If the therapeutic compounds are interferons administered in combination with the prostaglandin, the amount of interferon is suitably administered from 100 - 50,000,000 IU, preferably from 1,000 - 10,000,000 IU, most preferably from 100,000 - 2,000,000 per ml. Although the exact amount of interferon to be administered will depend on the exact size and condition of the patient, good results have been obtained by administration of interferon in the range of 100,000 - 2,000,000 IU per ml. The corresponding prostaglandin dose is as described above.

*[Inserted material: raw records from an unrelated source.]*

<file path="src/source/video_pkg.sv">
package video_pkg;

    // Frame geometry
    localparam int line_width = 320;

    // Largest kernel edge, also the window edge
    localparam int window_size = 5;

    // Four full lines plus five pixels, newest pixel included
    localparam int history_depth = 4 * line_width + window_size;

    // One RGB444 pixel, red in the top nibble
    typedef struct packed {
        logic [3:0] red;
        logic [3:0] green;
        logic [3:0] blue;
    } rgb444_t;

    // 5x5 taps of one channel
    // [r][c] is (4-r) lines and (4-c) pixels older than the newest pixel
    typedef logic [0:window_size-1][0:window_size-1][3:0] channel_window_t;

    // Stream strobes
    typedef struct packed {
        logic valid;
        logic sop;
        logic eop;
    } stream_ctrl_t;

endpackage

</file>
<file path="src/source/kernel_pkg.sv">
package kernel_pkg;

    // Filter modes, anything undecoded falls back to bypass
    typedef enum logic [1:0] {
        KERNEL_BYPASS = 2'd0,
        KERNEL_3X3    = 2'd1,
        KERNEL_5X5    = 2'd2
    } kernel_mode_e;

    // Weights sum to 64
    localparam logic [0:4][0:4][2:0] weights_5x5 = '{
        '{3'd1, 3'd2, 3'd3, 3'd2, 3'd1},
        '{3'd2, 3'd3, 3'd4, 3'd3, 3'd2},
        '{3'd3, 3'd4, 3'd4, 3'd4, 3'd3},
        '{3'd2, 3'd3, 3'd4, 3'd3, 3'd2},
        '{3'd1, 3'd2, 3'd3, 3'd2, 3'd1}
    };

    // Weights sum to 32
    localparam logic [0:2][0:2][2:0] weights_3x3 = '{
        '{3'd3, 3'd4, 3'd3},
        '{3'd4, 3'd4, 3'd4},
        '{3'd3, 3'd4, 3'd3}
    };

    localparam int shift_3x3 = 5;
    localparam int shift_5x5 = 6;

    // Worst case 15 * 64 = 960
    localparam int conv_sum_width = 10;

    // Per-beat sideband carried next to the datapath
    typedef struct packed {
        video_pkg::stream_ctrl_t ctrl;
        kernel_mode_e            mode;
        video_pkg::rgb444_t      pixel;
    } beat_tag_t;

endpackage

</file>
<file path="src/source/channel_convolver.sv">
`timescale 1ns/1ps

module channel_convolver (
    input  logic                                  clk,
    input  kernel_pkg::kernel_mode_e              mode,
    input  video_pkg::channel_window_t            window,
    output logic [kernel_pkg::conv_sum_width-1:0] sum
);

    localparam int ws = video_pkg::window_size;

    typedef logic [kernel_pkg::conv_sum_width-1:0] sum_t;

    sum_t row_next [0:ws-1];
    sum_t row_sum  [0:ws-1];

    // Weighted row sums for the selected kernel
    always_comb begin
        for (int r = 0; r < ws; r++) begin
            row_next[r] = '0;
        end
        case (mode)
            kernel_pkg::KERNEL_5X5: begin
                for (int r = 0; r < ws; r++) begin
                    for (int c = 0; c < ws; c++) begin
                        row_next[r] = row_next[r]
                            + sum_t'(window[r][c]) * sum_t'(kernel_pkg::weights_5x5[r][c]);
                    end
                end
            end
            kernel_pkg::KERNEL_3X3: begin
                // Newest 3x3 corner of the window
                for (int r = 2; r < ws; r++) begin
                    for (int c = 2; c < ws; c++) begin
                        row_next[r] = row_next[r]
                            + sum_t'(window[r][c])
                            * sum_t'(kernel_pkg::weights_3x3[r-2][c-2]);
                    end
                end
            end
            default: begin
                // Bypass, result unused
            end
        endcase
    end

    // Stage 1
    always_ff @(posedge clk) begin
        for (int r = 0; r < ws; r++) begin
            row_sum[r] <= row_next[r];
        end
    end

    // Stage 2 adds the rows
    always_ff @(posedge clk) begin
        sum <= row_sum[0] + row_sum[1] + row_sum[2] + row_sum[3] + row_sum[4];
    end

endmodule

</file>
<file path="config.mk">
export PLATFORM = sky130hd
export DESIGN_NAME = channel_convolver
export DESIGN_NICKNAME = d
export VERILOG_FILES = /design/src/source/video_pkg.sv /design/src/source/kernel_pkg.sv /design/src/source/channel_convolver.sv
export SDC_FILE = /design/constraint.sdc
export NUM_CORES = 1
export LEC_CHECK = 0
export BUFFER_PORTS_ARGS = -buffer_cell sky130_fd_sc_hd__clkbuf_2
export CORE_ASPECT_RATIO = 0.6
export CORE_MARGIN = 3
export CORE_UTILIZATION = 30
export DETAILED_ROUTE_END_ITERATION = 8
export GPL_TIMING_DRIVEN = 0
export PLACE_DENSITY = 0.58
export SYNTH_ARGS = -nofsm -noshare
export SYNTH_HDL_FRONTEND = slang
export SYNTH_SLANG_ARGS = --single-unit
</file>
<file path="constraint.sdc">
create_clock -name clk -period 4.3 [get_ports clk]
set_input_delay 0.43 -clock clk [delete_from_list [all_inputs] [get_ports clk]]
set_output_delay 0.43 -clock clk [all_outputs]
set_load 0.01 [all_outputs]
</file>
==> results of run 1 <==
## worst max-delay path: stages
cell                       delay [ns]
sky130_fd_sc_hd__clkbuf_2        0.11
sky130_fd_sc_hd__ha_1            0.22
sky130_fd_sc_hd__fa_1            0.40
sky130_fd_sc_hd__xor2_1          0.22
sky130_fd_sc_hd__fa_1            0.50
sky130_fd_sc_hd__inv_1           0.05
sky130_fd_sc_hd__fa_1            0.47
sky130_fd_sc_hd__inv_1           0.06
sky130_fd_sc_hd__fa_1            0.54
sky130_fd_sc_hd__inv_1           0.04
sky130_fd_sc_hd__ha_1            0.23
sky130_fd_sc_hd__fa_2            0.36
sky130_fd_sc_hd__a21o_1          0.18
sky130_fd_sc_hd__a21oi_1         0.17
sky130_fd_sc_hd__xor2_1          0.16
sky130_fd_sc_hd__o32ai_1         0.10
## synth_stat cells (all sizes together) (2+ instances only)
master | number | area [µm²]
nor3 | 5 | 25.02
a21o | 16 | 121.4
inv | 204 | 765.7
o21ai | 8 | 40.04
and3b | 2 | 17.52
buf | 3 | 17.52
o211a | 2 | 20.02
dfxtp | 53 | 1061
nor3b | 2 | 15.01
a22oi | 2 | 15.01
xnor2 | 11 | 96.34
nand2 | 15 | 56.30
a22o | 11 | 96.34
a21oi | 29 | 145.1
o31a | 3 | 26.28
nand2b | 2 | 12.51
fa | 122 | 2442
and2 | 10 | 62.56
nand3 | 10 | 50.05
xor2 | 13 | 113.9
ha | 92 | 1151
nor2 | 13 | 56.30
a211oi | 3 | 27.52
nor2b | 7 | 46.30
clkbuf | 2 | 7.510
o21bai | 2 | 15.01
o32ai | 2 | 17.52
## timing repair
item                                    in CTS  in global routing
endpoints found under the setup margin       0                  1
setup buffers                                0                  0
resized for setup                            0                  1
hold endpoints to repair                     0                  0
## per-layer routing
metal / GRT usage / routed length, µm
met2: 0.1678 / 5208
met1: 0.1970 / 7571
met4: 0.01201 / 53
met5: 0 / 0
met3: 0.01776 / 611
## state kept, by name, summed over array words and instances, names as in the netlist
name and flops:
row_sum 43, sum 10
## cell type report
class                           instances  area share
Sequential cell                        53      0.1387
Multi-Input combinational cell        391      0.6205
Timing Repair Buffer                  112     0.07327
Tap cell                              279     0.04563
Inverter                              204      0.1001
Clock inverter                          2    0.002126
Clock buffer                            5     0.01636
Buffer                                  5    0.003271
## power groups by stage
stage          Combinational (mW)  Clock [mW]  Sequential, mW
2_1_floorplan                1.77           0           0.687
5_1_grt                      2.83       0.419           0.677
4_1_cts                      2.47       0.401           0.667
3_3_place_gp                 2.39           0           0.678
6_report                     2.41       0.386           0.664
3_5_place_dp                 2.44           0           0.678
## cell families after synthesis
family,synth area share
adders and majority gates,0.5448
xor gates and xnor gates,0.03187
muxes,0.001518
buffers and inverters,0.1199
AOI/OAI and AO/OA,0.08593
and+or+nand+nor,0.05520
DFF,0.1609
## how the worst min path moves through the flow
stage | end | slack [ns] | cells after the start
final | sum[0] | 0.48 | 1
after global placement | sum[0] | 0.45 | 1
after global routing | row_sum[0][0] | 0.51 | 3
after CTS | sum[0] | 0.48 | 1
after floorplan | sum[0] | 0.43 | 1
after detailed placement | sum[0] | 0.45 | 1
## metrics by stage
step | TNS (ns) | hold slack (ns) | std cells | power [mW] | util
floorplan | 0 | 0.4324 | 653 | 2.455 | -
global placement | -0.1234 | 0.4533 | 1044 | 3.069 | 0.3526
detailed placement | -0.2084 | 0.4508 | 1044 | 3.116 | 0.3526
CTS | 0 | 0.4799 | 1051 | 3.534 | 0.3592
global route | 0 | 0.5100 | 1051 | 3.922 | 0.3593
finish | 0 | 0.4769 | 1051 | 3.460 | 0.3593
==> impl_metrics.sql, run 1 <==
INSERT INTO impl_metrics (metric_group, metric, value, unit) VALUES
('run_status', 'outcome', 'finished, final reports clean', ''),
('sta', 'hold_viol_final', '0', ''),
('job', 'drv_cap', '0', ''),
('drt', 'routed_via_density', '4.119', ''),
('synth', 'synthFlopType', 'sky130_fd_sc_hd__dfxtp_1', ''),
('layout', 'final_nets', '1089', ''),
('sta', 'tmin_final', '4.065', 'ns'),
('power_and_ir_drop', 'p_int', '1.892', 'mW'),
('clocking', 'clock_tree.htree_level_count', '2', ''),
('layout', 'layout-area-overhead-vs-synth', '15.97', '%'),
('floorplan', 'core-area', '21290', 'µm²'),
('worst_setup_path', 'worst-path-max-fanout', '3', ''),
('clocking', 'ctsRootBufferMaster', 'sky130_fd_sc_hd__clkbuf_16', ''),
('worst_setup_path', 'r2r_setup_slack', '0.75', 'ns'),
('sta', 'fmaxAchievable', '0.2460', 'GHz'),
('worst_setup_path', 'reg2reg_depth', '11', ''),
('synth', 'synthesis.instances', '653', ''),
('worst_hold_path', 'holdCritStartpoint', 'row_sum[0][40]', ''),
('floorplan', 'fp-row-count', '41', ''),
('worst_setup_path', 'wp_data_arrival', '4.24', 'ns'),
('layout', 'layout_commonest_cell', 'sky130_fd_sc_hd__inv_1', ''),
('synth', 'yosys_register_bits', '53', ''),
('global_route', 'maximum_number_of_pins_on_one_net_before_global_route_repair', '17', ''),
('worst_setup_path', 'crit_start_category', 'input pin', ''),
('sta', 'final_max_slew_viol_count', '0', ''),
('drt', 'routed_len_inst', '12.79', 'µm'),
('drt', 'route.vias.total', '4329', ''),
('layout', 'sequential_standard_cell_area', '1061', 'µm²'),
('power_and_ir_drop', 'p_sw_frac', '0.4532', ''),
('synth', 'netlist_area', '6596', 'µm²'),
('placement', 'portBuffers', '112', ''),
('layout', 'area_taken_by_multi_input_logic_gates', '4747', 'µm²'),
('synth', 'async_flop_share', '0', ''),
('layout', 'mostFrequentLayoutCells', 'sky130_fd_sc_hd__inv_1, sky130_fd_sc_hd__fa_1, sky130_fd_sc_hd__clkbuf_2, sky130_fd_sc_hd__ha_1, sky130_fd_sc_hd__dfxtp_1', ''),
('floorplan', 'num_io_pins', '113', ''),
('worst_setup_path', 'endpoint_kind', 'flip-flop', ''),
('placement', 'place_area', '7506', 'µm²'),
('power_and_ir_drop', 'power_leakage', '4.183', 'nW'),
('worst_setup_path', 'worst-endpoint-required', '4.48', 'ns'),
('drt', 'detail_route.iter0.violations', '126', ''),
('drt', 'postRouteAntennaNets', '0', ''),
('clocking', 'cts_hold_repair_buffers', '0', ''),
('placement', 'dpl_worst_slack', '-0.1696', 'ns'),
('placement', 'gpl.final_weighted_congestion', '0.7955', ''),
('clocking', 'cts_buf_count', '5', ''),
('global_route', 'grt_util_all_layers', '0.1195', ''),
('synth', 'count_of_flip_flops_with_a_built_in_enable_after_synthesis', '0', ''),
('synth', 'synthesis.nets', '970', ''),
('power_and_ir_drop', 'ir_drop', '0.1871', 'mV'),
('power_and_ir_drop', 'power_frac_comb', '0.697', ''),
('drt', 'number_of_iterations_in_the_first_detailed_routing_pass', '4', ''),
('worst_hold_path', 'min_path_type', 'reg -> reg', ''),
('layout', 'fillers', '2164', ''),
('worst_setup_path', 'timing.critical_path.from', 'window[40]', ''),
('sta', 'min_period_over_period', '0.9454', ''),
('synth', 'yosysUniqueCellTypes', '43', ''),
('clocking', 'clock_path_buffers', '2', ''),
('drt', 'drt-total-wl', '13440', 'µm'),
('synth', 'yosysWarnings', '0', ''),
('clocking', 'tritoncts', 'done', ''),
('sta', 'slew_headroom', '0.7402', ''),
('clocking', 'clock-sinks', '53', ''),
('floorplan', 'die_area', '23860', 'µm²'),
('worst_setup_path', 'r2r_end', 'sum[9]', ''),
('drt', 'drc', '0', ''),
('global_route', 'globalRoute.totalOverflow', '0', ''),
('sta', 'setup_viol', '0', ''),
('sta', 'layout_setup_ws', '0.2348', 'ns'),
('worst_setup_path', 'worstSetupEndpoint', 'row_sum[0][27]', ''),
('placement', 'place_hpwl', '12540', 'µm'),
('layout', 'antennaDiodeCount', '0', '');
No activity file was read; power rests on OpenSTA's default activity.
==> run 2, diff against run 1 <==
--- a/config.mk
+++ b/config.mk
@@ -9,6 +9,7 @@
 export CORE_ASPECT_RATIO = 0.6
 export CORE_MARGIN = 3
 export CORE_UTILIZATION = 30
+export CTS_CLUSTER_SIZE = 20
 export DETAILED_ROUTE_END_ITERATION = 8
 export GPL_TIMING_DRIVEN = 0
 export PLACE_DENSITY = 0.58
==> constraint.sdc (replaced) <==
create_clock -name clk -period 3.4 [get_ports clk]
set_input_delay 0.34 -clock clk [delete_from_list [all_inputs] [get_ports clk]]
set_output_delay 0.34 -clock clk [all_outputs]
set_load 0.01 [all_outputs]
==> run 2 against run 1 <==
- the run now ends with negative setup slack left
- worst setup slack got worse by 0.56 ns
- clock skew about the same
- sequential share of layout area decreased by 0.92 points
- cell area increased by 7.2%
- first-iteration DRC count increased by 3.2%
- sequential power increased by 27%
- count of clock-buffer cells in the layout unchanged
- global-route usage increased by 0.92 points
- combinational power increased by 47%
- largest power group unchanged
- non-clock buffer count increased by 18
- die area unchanged
==> impl_metrics.sql, run 2 (synthesis results as in run 1) <==
INSERT INTO impl_metrics (metric_group, metric, value, unit) VALUES
('layout', 'fillers', '2143', ''),
('power_and_ir_drop', 'fin_total_pwr', '4.961', 'mW'),
('drt', 'route.vias.total', '4501', ''),
('worst_setup_path', 'timing.critical_path.cells', 'clkbuf_16 > ha_4 > fa_2 > xor2_4 > fa_1 > inv_1 > fa_1 > inv_1 > fa_1 > inv_2 > ha_4 > fa_2 > a21o_1 > a21oi_2 > xor2_1 > o32ai_1', ''),
('clocking', 'tritoncts', 'done', ''),
('worst_setup_path', 'wp_data_arrival', '3.90', 'ns'),
('floorplan', 'die_x', '197.4', 'µm'),
('power_and_ir_drop', 'ir_drop', '0.3207', 'mV'),
('job', 'drv_cap', '0', ''),
('sta', 'hold_viol_final', '0', ''),
('sta', 'final_max_slew_viol_count', '0', ''),
('sta', 'rsz0062_at_grt', 'true', ''),
('worst_setup_path', 'master_of_the_slowest_instance_on_the_critical_path', 'sky130_fd_sc_hd__fa_1', ''),
('drt', 'postRouteAntennaNets', '0', ''),
('floorplan', 'fp-row-count', '41', ''),
('layout', 'antennaDiodeCount', '0', ''),
('drt', 'number_of_iterations_in_the_first_detailed_routing_pass', '4', ''),
('floorplan', 'core-area', '21290', 'µm²'),
('power_and_ir_drop', 'power.density_cell_area', '604.9', 'nW/µm²'),
('layout', 'reg.largest.list', 'row_sum (43), sum (10)', ''),
('global_route', 'globalRoute.totalOverflow', '0', ''),
('worst_setup_path', 'endpoint_kind', 'flip-flop', ''),
('placement', 'gpl.final_weighted_congestion', '0.7773', ''),
('worst_setup_path', 'cpPeakStageDelay', '0.50', 'ns'),
('drt', 'drt-total-wl', '14340', 'µm'),
('drt', 'detail_route.iter0.violations', '130', ''),
('layout', 'layout-area-overhead-vs-synth', '24.34', '%'),
('clocking', 'clock-sinks', '53', ''),
('global_route', 'maximum_number_of_pins_on_one_net_before_global_route_repair', '17', ''),
('sta', 'setup_viol', '6', ''),
('floorplan', 'die_area', '23860', 'µm²'),
('worst_setup_path', 'worst_path_dominant_cell_family', 'adder cells', ''),
('clocking', 'worst_setup_hold_path_clk_slew', '0.07', 'ns'),
('worst_setup_path', 'critical_path_buf_inv_count', '4', ''),
('run_status', 'outcome', 'finished with violations', ''),
('layout', 'layout_commonest_cell', 'sky130_fd_sc_hd__inv_1', ''),
('worst_setup_path', 'worst-setup-path-type', 'in -> reg', ''),
('global_route', 'grt_antenna_before_repair', '2', ''),
('sta', 'tns', '-1.069', 'ns'),
('run_status', 'violated_checks', 'negative setup slack', ''),
('worst_hold_path', 'min_path_type', 'in -> reg', ''),
('placement', 'portBuffers', '112', ''),
('clocking', 'worst_skew_pair.late_latency', '0.29', 'ns'),
('layout', 'mostFrequentLayoutCells', 'sky130_fd_sc_hd__inv_1, sky130_fd_sc_hd__fa_1, sky130_fd_sc_hd__clkbuf_2, sky130_fd_sc_hd__ha_1, sky130_fd_sc_hd__dfxtp_1', ''),
('layout', 'top_register', 'row_sum', ''),
('placement', 'place_hpwl', '12900', 'µm'),
('global_route', 'grt_util_all_layers', '0.1287', ''),
('sta', 'slew_headroom', '0.7041', ''),
('worst_setup_path', 'worst-path-max-fanout', '3', ''),
('clocking', 'cts_hold_repair_buffers', '0', ''),
('drt', 'drc', '0', ''),
('worst_setup_path', 'worst-endpoint-required', '3.58', 'ns'),
('sta', 'min_period_over_period', '1.097', ''),
('global_route', 'first_global_vias', '5000', ''),
('floorplan', 'num_io_pins', '113', ''),
('layout', 'final_layout_size_suffix_gt1_frac', '0.2532', ''),
('clocking', 'cts_buf_count', '5', ''),
('worst_setup_path', 'crit_top_cell', 'sky130_fd_sc_hd__fa_1', ''),
('floorplan', 'start_util', '0.3098', ''),
('sta', 'layout_setup_ws', '-0.3293', 'ns'),
('worst_setup_path', 'crit_start_category', 'input pin', ''),
('sta', 'tmin_final', '3.729', 'ns'),
('drt', 'routed_len_inst', '13.41', 'µm'),
('sta', 'post_route_skew', '0.004856', 'ns'),
('clocking', 'clock_path_buffers', '2', ''),
('power_and_ir_drop', 'power_leakage', '4.330', 'nW'),
('layout', 'final_nets', '1107', ''),
('floorplan', 'die_height', '120.9', 'µm'),
('layout', 'largest_register_ffs', '43', ''),
('sta', 'tightestPinTransition', '0.4438', 'ns'),
('drt', 'routed_via_density', '4.210', ''),
('clocking', 'clock_tree.htree_level_count', '2', ''),
('sta', 'fmaxAchievable', '0.2681', 'GHz'),
('clocking', 'ctsRootBufferMaster', 'sky130_fd_sc_hd__clkbuf_16', ''),
('global_route', 'global_route_wire_length_before_repair', '24570', 'µm');
==> run 2: changes by cell type in the layout (fill, tap and decap cells not counted), sizes merged <==
| cell | delta |
|---|---|
| buf | +20 |
| bufinv | +1 |
| clkinvlp | -1 |
| clkinv | -1 |
| inv | +1 |
| clkbuf | -2 |
==> run 2: worst register-to-register path, cell delays in order (launching register included) <==
cell	delay [ns]
sky130_fd_sc_hd__dfxtp_2	0.33
sky130_fd_sc_hd__inv_2	0.04
sky130_fd_sc_hd__fa_1	0.57
sky130_fd_sc_hd__fa_1	0.45
sky130_fd_sc_hd__fa_1	0.51
sky130_fd_sc_hd__inv_2	0.05
sky130_fd_sc_hd__ha_4	0.17
sky130_fd_sc_hd__fa_2	0.36
sky130_fd_sc_hd__a211oi_2	0.25
sky130_fd_sc_hd__o21ai_1	0.12
sky130_fd_sc_hd__a31oi_1	0.27
sky130_fd_sc_hd__xnor2_1	0.15
==> run 2: layout make-up <==
cell class | instances | area, µm² | area share
Clock buffer | 5 | 125.1 | 0.01526
Clock inverter | 2 | 38.79 | 0.004729
Multi-Input combinational cell | 391 | 5014 | 0.6113
Sequential cell | 53 | 1062 | 0.1295
Inverter | 204 | 775.7 | 0.09458
Tap cell | 279 | 349.1 | 0.04256
Buffer | 5 | 25.02 | 0.003051
Timing Repair Buffer | 130 | 812.0 | 0.09901
==> run 2: power by group <==
group / internal [mW] / switching, mW
Combinational: 1.64 / 1.91
Sequential: 0.787 / 0.0587
Clock: 0.346 / 0.219
==> run 2: through the flow <==
step / instances / setup WS [ns] / hold slack, ns / utilization / cell area [µm²]
after detailed placement: 1044 / -0.7859 / 0.4534 / 0.3554 / 7566
after global placement: 1044 / -0.6888 / 0.4493 / 0.3554 / 7566
after global routing: 1069 / -0.4475 / 0.4063 / 0.3852 / 8202
after floorplan: 653 / -0.3403 / 0.4324 / - / 6656
after CTS: 1065 / -0.2776 / 0.4059 / 0.3788 / 8064
final: 1069 / -0.3293 / 0.4059 / 0.3852 / 8202
==> run 2: worst paths after layout <==
path / from / to / slack [ns] / depth (start not counted)
setup reg to reg: row_sum[0][21] / sum[9] / 0.09 / 11
hold reg to reg: row_sum[0][40] / sum[0] / 0.46 / 1
hold / removal: window[96] / row_sum[0][0] / 0.41 / 3
setup / recovery: window[41] / row_sum[0][27] / -0.33 / 16
==> run 2: what timing repair did <==
item / CTS / global route
gates resized for setup: 39 / 32
buffers inserted: 14 / 5
cloned: 0 / 0
endpoints found under the setup margin: 10 / 16
pin swaps: 27 / 29
==> run 2: metal layers <==
metal  wire length [µm]  track usage  vias up
met5                 20            0        -
met4                 68      0.01468        2
met3                748      0.02580        8
met2               5794       0.1849       89
met1               7706       0.2034     2148
li1                   -            -     2254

Typically, a composition comprising prostaglandin and interferon will be administered for 30 - 90 minutes when a catheter based device is used; for 2 - 72 hours when a controlled release device is used; and, for several hours when a trans-meatal suppository is used. The administration of the trans-meatal suppository will often be terminated by urination. In addition to the therapeutic compound(s) discussed above, the composition administered to the mucosal membrane will typically contain one or more pharmaceutically acceptable carriers (also termed "excipients" or "vehicles") suited to the particular type of formulation, i.e., gel, ointment, suppository, or the like. The vehicles are comprised of materials of naturally occurring or synthetic origin that do not adversely affect the therapeutic compound(s) or other components of the formulation. Suitable carriers for use herein include water, silicone, waxes, petroleum jelly, polyethylene glycol, propylene glycol, liposomes, sugars such as mannitol and lactose, and a variety of other materials, depending, again, on the specific type of formulation used.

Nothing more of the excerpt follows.